------ RAW DATA
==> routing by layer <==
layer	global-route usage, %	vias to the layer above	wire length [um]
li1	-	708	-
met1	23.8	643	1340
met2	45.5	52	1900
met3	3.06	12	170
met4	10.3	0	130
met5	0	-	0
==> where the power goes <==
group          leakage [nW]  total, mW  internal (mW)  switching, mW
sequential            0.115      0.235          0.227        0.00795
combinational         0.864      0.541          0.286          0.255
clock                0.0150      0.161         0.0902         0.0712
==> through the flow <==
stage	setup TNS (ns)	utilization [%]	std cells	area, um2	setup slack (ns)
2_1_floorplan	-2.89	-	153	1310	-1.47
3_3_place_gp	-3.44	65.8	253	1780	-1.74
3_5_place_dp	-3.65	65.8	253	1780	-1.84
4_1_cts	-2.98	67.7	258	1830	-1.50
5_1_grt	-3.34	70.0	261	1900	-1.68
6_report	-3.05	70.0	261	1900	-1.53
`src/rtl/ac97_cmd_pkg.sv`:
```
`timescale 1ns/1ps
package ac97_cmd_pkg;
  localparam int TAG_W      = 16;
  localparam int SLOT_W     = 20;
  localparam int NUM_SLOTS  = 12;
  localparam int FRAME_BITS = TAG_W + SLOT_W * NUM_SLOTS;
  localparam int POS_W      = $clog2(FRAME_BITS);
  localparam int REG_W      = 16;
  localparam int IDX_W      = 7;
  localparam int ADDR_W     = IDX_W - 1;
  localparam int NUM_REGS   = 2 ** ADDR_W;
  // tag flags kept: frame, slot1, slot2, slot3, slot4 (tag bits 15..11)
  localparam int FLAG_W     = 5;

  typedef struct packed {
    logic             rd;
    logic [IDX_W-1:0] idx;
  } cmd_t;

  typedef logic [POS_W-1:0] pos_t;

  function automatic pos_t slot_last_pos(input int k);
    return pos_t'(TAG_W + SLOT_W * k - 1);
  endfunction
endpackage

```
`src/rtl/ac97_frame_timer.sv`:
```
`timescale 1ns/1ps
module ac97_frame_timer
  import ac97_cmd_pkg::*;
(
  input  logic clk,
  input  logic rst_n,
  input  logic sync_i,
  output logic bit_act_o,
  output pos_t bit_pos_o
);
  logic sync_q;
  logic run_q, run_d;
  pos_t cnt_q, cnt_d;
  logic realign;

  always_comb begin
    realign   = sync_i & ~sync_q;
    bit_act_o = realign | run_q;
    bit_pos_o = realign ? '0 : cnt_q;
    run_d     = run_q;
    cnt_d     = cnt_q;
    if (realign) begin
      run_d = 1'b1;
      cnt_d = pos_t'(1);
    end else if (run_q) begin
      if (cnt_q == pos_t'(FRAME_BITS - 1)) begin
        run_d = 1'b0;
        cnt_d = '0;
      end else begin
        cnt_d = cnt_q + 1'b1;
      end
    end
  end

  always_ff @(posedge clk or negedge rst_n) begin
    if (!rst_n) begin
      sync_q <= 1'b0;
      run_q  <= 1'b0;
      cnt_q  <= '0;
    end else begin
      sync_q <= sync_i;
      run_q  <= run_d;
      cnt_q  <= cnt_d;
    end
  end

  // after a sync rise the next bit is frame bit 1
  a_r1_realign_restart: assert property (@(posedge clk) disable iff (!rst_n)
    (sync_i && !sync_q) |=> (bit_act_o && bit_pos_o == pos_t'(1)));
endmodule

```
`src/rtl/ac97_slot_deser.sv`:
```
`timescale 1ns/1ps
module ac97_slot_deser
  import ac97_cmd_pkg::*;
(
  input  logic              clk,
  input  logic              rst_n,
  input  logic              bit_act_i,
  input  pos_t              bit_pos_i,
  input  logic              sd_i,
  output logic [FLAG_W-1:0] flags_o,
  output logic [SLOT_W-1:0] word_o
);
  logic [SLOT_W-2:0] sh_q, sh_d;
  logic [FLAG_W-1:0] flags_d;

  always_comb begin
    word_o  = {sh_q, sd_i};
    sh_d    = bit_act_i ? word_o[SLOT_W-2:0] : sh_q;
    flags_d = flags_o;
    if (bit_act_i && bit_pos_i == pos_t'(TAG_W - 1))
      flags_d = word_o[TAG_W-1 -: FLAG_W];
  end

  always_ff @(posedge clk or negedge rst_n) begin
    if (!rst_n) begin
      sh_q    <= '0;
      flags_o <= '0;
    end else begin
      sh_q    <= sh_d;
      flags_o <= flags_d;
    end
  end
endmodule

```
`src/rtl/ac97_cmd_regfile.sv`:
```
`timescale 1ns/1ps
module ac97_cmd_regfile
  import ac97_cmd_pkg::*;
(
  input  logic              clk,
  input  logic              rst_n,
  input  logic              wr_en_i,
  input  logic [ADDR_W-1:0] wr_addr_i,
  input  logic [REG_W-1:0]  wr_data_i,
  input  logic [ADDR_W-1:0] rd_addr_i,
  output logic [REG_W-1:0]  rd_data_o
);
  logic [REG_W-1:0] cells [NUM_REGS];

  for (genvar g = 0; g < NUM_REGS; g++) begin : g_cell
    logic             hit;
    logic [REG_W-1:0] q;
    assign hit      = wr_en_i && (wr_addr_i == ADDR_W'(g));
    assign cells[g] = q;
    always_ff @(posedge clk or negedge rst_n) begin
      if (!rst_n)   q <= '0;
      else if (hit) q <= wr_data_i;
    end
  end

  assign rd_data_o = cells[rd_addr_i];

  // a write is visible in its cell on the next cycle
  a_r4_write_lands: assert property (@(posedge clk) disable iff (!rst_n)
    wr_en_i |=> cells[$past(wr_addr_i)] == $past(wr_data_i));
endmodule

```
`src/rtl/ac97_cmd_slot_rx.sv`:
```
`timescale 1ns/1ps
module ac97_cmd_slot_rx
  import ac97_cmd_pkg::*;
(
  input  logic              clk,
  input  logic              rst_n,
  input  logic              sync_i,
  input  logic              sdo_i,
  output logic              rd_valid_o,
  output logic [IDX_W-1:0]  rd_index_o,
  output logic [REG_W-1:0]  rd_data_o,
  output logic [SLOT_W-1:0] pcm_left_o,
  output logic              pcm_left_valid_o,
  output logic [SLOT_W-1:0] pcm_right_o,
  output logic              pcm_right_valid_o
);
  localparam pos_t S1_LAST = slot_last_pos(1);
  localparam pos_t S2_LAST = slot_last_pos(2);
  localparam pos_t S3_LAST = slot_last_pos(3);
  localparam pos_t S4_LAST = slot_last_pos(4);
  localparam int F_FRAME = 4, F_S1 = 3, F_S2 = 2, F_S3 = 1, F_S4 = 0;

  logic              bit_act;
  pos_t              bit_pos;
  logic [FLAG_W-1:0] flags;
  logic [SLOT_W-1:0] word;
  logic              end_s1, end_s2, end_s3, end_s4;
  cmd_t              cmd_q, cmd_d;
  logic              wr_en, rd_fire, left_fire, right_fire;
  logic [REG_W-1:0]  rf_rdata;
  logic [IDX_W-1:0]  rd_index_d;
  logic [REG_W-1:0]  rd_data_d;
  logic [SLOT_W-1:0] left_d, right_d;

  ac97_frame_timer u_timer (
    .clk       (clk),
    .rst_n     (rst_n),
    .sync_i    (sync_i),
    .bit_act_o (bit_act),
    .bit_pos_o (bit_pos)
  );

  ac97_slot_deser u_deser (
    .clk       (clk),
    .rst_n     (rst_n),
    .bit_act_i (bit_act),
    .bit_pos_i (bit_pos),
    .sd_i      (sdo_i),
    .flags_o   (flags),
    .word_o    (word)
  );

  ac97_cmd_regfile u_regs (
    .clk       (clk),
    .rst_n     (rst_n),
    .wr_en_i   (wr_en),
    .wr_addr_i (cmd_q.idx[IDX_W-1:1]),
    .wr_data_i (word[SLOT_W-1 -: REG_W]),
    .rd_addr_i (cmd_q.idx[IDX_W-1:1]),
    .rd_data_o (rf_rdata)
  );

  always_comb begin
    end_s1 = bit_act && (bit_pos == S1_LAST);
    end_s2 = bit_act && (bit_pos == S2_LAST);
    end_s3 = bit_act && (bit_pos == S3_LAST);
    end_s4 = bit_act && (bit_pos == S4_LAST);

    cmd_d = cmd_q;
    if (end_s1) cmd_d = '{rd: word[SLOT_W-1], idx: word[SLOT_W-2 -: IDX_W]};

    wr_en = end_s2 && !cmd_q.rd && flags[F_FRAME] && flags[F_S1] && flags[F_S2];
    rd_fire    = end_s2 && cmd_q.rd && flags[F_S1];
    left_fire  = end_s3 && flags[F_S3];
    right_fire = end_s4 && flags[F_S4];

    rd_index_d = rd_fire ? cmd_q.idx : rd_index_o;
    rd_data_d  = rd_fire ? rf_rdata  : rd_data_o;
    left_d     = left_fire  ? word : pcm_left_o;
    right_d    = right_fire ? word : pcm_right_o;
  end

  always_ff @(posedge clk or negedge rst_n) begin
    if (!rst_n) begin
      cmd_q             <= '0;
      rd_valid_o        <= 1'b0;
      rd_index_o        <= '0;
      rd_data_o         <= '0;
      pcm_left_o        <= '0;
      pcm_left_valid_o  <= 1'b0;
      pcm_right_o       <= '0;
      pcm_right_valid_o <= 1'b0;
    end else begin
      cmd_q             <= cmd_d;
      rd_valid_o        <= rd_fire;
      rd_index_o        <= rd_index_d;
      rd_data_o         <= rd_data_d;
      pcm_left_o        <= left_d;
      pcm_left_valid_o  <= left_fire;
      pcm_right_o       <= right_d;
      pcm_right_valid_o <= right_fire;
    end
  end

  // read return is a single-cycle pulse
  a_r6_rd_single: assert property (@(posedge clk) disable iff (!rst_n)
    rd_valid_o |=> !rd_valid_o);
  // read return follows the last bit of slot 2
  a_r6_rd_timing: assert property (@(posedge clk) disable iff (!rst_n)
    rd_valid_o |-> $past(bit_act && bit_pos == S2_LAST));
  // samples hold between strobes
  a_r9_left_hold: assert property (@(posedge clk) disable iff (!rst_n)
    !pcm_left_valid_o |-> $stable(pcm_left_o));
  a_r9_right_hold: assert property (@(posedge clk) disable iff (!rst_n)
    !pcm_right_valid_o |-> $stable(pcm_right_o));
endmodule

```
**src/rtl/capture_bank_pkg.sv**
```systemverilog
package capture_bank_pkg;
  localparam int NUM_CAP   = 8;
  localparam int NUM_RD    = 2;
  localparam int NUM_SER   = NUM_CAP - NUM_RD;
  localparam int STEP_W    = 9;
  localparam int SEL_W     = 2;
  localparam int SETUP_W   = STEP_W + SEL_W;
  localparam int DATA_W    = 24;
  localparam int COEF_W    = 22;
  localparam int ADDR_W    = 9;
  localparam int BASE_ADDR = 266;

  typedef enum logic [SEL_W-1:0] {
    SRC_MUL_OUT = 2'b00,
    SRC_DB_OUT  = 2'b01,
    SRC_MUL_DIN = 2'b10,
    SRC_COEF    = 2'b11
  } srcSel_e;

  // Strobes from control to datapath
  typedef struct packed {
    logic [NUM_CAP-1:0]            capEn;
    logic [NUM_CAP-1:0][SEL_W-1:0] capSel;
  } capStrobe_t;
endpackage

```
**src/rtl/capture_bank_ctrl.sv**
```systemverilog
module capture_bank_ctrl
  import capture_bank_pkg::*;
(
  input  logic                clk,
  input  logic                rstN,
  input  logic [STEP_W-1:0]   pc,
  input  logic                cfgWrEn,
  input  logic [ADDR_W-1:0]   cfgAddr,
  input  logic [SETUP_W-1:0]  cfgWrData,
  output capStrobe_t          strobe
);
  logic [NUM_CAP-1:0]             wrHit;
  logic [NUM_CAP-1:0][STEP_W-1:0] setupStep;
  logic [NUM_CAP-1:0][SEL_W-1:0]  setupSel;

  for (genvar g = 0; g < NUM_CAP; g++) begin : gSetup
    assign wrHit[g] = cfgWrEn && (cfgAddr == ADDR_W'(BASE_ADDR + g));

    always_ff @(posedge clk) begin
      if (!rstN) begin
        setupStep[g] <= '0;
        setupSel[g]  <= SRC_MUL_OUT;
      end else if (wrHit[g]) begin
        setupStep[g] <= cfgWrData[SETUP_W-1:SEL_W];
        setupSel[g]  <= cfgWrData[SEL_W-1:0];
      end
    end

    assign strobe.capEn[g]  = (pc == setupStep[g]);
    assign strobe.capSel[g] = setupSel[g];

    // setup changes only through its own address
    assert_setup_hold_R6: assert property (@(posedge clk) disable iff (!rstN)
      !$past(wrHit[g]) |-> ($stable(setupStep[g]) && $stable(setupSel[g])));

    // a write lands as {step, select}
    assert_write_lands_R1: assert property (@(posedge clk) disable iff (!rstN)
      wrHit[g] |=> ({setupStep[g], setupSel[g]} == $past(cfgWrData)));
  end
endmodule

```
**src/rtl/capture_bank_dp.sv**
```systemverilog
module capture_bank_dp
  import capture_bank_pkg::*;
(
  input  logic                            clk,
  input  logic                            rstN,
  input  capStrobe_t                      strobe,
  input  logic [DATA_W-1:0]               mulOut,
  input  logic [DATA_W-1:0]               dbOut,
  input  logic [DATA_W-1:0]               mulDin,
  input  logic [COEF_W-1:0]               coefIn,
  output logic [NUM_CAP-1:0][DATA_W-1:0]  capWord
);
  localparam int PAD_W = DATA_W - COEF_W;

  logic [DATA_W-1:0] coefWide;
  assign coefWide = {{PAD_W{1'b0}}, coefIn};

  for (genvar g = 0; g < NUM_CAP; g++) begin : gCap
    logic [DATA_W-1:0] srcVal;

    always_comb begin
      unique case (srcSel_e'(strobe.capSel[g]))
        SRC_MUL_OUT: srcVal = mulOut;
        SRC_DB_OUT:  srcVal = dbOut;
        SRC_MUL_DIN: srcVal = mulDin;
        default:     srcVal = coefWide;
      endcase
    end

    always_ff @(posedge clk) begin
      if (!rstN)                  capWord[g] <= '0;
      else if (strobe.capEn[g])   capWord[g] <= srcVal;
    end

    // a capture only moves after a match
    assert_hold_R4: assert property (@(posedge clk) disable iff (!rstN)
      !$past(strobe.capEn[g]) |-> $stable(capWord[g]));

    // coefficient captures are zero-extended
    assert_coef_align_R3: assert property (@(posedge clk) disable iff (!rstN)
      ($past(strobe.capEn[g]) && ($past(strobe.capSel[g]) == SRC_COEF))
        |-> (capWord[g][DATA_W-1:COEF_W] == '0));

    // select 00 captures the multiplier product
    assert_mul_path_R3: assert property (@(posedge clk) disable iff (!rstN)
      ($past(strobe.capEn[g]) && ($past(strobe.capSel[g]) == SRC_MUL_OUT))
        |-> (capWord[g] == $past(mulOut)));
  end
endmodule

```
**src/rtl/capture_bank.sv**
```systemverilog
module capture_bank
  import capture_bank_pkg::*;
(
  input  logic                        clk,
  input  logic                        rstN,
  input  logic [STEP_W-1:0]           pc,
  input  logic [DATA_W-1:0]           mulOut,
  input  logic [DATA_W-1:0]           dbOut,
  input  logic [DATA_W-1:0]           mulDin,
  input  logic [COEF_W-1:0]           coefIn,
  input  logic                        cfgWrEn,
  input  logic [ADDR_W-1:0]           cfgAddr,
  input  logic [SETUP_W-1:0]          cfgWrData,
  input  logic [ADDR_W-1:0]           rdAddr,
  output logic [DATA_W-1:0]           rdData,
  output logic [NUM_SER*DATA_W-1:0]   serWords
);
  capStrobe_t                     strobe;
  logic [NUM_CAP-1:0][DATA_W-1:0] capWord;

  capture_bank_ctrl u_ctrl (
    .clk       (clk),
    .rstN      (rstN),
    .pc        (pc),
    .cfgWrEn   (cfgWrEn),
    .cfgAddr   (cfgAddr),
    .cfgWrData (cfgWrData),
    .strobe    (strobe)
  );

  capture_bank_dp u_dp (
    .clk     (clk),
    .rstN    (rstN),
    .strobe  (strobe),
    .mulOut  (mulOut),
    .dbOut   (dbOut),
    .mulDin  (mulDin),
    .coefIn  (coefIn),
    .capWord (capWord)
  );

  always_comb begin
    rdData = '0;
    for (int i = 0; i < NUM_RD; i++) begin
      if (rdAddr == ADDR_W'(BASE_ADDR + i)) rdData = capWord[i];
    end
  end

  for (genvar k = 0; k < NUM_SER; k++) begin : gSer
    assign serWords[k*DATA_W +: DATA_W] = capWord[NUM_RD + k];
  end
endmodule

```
------------
> **EXERCISE DIRECTIONS**: List the lines of the entries that include "serWords".

> **THE COMPLETED TASK**:
  output logic [NUM_SER*DATA_W-1:0]   serWords
    assign serWords[k*DATA_W +: DATA_W] = capWord[NUM_RD + k];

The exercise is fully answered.